Recorded information:
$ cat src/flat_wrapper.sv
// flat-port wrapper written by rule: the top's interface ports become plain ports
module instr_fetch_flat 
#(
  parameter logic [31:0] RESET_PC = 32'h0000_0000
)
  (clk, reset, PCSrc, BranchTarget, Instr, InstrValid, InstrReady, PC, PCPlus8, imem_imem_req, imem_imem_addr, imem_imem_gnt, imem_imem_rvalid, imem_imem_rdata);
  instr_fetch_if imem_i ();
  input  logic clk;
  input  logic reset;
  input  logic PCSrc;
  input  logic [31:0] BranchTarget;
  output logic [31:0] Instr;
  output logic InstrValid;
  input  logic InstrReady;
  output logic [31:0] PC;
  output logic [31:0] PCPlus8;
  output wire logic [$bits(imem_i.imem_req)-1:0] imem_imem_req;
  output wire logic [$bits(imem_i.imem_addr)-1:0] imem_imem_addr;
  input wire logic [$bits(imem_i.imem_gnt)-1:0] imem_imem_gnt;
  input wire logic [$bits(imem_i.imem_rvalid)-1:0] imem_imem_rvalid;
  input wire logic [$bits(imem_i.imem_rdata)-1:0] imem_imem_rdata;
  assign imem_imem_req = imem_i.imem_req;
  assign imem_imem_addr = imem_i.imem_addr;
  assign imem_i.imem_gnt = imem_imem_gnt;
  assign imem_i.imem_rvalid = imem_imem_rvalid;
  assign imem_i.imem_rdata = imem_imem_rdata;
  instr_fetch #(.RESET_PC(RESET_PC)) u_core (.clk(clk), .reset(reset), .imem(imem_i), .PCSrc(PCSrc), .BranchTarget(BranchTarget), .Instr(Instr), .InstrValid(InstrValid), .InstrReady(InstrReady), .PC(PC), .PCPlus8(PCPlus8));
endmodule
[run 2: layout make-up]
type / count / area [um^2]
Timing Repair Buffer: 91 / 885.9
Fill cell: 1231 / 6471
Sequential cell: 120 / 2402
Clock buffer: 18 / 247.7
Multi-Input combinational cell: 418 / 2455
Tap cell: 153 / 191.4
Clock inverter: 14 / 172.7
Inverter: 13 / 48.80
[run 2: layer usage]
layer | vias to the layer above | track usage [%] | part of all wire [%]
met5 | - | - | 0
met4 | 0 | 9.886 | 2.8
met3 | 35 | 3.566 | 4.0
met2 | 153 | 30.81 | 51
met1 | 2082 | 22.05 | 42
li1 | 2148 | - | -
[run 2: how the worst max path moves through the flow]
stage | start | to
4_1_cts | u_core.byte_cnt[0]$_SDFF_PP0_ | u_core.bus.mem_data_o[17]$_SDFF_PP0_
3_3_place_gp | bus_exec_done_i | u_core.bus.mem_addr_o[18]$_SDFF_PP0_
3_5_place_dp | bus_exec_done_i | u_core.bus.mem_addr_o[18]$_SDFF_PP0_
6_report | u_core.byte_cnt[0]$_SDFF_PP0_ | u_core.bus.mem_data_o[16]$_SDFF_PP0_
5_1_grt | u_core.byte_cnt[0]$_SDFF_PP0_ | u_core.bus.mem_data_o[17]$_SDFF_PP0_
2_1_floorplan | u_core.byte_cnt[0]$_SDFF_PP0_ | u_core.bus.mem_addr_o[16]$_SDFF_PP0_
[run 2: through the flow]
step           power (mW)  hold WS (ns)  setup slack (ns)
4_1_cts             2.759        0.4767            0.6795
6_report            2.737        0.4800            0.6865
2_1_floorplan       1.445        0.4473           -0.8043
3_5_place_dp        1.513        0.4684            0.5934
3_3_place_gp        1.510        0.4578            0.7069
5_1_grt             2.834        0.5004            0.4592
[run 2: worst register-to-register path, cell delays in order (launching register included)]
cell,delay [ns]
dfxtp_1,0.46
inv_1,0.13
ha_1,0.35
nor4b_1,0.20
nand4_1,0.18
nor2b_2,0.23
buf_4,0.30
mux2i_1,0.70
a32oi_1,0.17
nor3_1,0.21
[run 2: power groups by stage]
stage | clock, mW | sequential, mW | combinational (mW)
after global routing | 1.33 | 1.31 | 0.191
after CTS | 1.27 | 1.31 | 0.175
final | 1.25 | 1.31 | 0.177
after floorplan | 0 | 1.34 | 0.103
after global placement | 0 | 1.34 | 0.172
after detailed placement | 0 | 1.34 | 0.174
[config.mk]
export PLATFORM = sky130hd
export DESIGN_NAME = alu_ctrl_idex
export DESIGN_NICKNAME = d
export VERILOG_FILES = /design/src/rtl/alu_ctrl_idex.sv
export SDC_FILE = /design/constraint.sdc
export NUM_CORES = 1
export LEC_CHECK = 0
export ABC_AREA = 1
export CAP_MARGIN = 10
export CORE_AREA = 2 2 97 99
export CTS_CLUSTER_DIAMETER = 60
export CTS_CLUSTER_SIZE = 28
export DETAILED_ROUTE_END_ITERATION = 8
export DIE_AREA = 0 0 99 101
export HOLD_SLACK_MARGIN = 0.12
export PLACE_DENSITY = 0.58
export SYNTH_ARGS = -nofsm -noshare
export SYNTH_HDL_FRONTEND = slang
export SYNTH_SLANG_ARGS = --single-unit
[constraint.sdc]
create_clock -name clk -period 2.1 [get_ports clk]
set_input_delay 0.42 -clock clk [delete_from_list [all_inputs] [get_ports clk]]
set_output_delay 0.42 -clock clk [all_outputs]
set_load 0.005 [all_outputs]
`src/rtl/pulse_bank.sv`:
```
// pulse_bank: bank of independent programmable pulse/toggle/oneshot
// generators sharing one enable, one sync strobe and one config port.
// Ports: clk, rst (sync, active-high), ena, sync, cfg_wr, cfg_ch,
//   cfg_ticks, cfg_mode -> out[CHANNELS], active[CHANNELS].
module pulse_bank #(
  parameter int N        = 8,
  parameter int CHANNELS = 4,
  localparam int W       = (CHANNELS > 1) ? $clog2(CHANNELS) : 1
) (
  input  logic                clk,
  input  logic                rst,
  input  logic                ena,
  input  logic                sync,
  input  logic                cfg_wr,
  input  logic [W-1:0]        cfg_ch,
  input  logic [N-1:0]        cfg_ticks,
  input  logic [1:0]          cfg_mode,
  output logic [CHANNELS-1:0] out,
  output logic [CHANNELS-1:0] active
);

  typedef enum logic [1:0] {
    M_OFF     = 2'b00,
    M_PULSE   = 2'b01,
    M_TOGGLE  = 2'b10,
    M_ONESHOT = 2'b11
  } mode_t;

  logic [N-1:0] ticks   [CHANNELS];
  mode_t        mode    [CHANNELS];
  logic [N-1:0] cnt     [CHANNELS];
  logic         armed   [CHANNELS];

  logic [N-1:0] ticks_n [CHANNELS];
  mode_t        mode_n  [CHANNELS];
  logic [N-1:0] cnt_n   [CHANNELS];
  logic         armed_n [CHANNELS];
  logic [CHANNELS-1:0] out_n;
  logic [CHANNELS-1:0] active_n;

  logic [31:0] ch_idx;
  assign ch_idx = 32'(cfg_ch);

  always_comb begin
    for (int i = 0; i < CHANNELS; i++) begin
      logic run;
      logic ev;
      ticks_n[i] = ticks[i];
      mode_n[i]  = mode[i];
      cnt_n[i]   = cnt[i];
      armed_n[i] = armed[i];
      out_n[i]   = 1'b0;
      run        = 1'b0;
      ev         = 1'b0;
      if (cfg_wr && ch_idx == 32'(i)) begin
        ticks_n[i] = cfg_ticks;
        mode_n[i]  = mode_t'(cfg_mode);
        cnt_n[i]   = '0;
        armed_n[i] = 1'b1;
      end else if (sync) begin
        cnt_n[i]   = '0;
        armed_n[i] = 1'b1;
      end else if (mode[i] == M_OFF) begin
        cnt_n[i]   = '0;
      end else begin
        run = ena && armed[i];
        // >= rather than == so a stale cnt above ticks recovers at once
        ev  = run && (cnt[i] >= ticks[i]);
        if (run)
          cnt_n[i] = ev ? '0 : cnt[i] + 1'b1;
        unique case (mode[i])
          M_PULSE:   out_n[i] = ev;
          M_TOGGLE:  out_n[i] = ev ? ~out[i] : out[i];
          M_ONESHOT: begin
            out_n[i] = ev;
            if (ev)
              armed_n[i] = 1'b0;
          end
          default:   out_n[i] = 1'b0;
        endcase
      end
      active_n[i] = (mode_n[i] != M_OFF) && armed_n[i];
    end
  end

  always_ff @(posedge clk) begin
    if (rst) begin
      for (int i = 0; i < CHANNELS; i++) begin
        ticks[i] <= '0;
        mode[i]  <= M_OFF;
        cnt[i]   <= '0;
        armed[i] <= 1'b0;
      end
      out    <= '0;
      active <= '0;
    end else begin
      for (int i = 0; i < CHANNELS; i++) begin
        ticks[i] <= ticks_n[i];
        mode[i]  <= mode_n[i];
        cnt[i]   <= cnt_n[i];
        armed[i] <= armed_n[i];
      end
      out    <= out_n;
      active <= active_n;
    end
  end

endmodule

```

Exercise instructions: Whenever a line of the data holds the string "layer", pick that line out.

Exercise output:
[run 2: layer usage]
layer | vias to the layer above | track usage [%] | part of all wire [%]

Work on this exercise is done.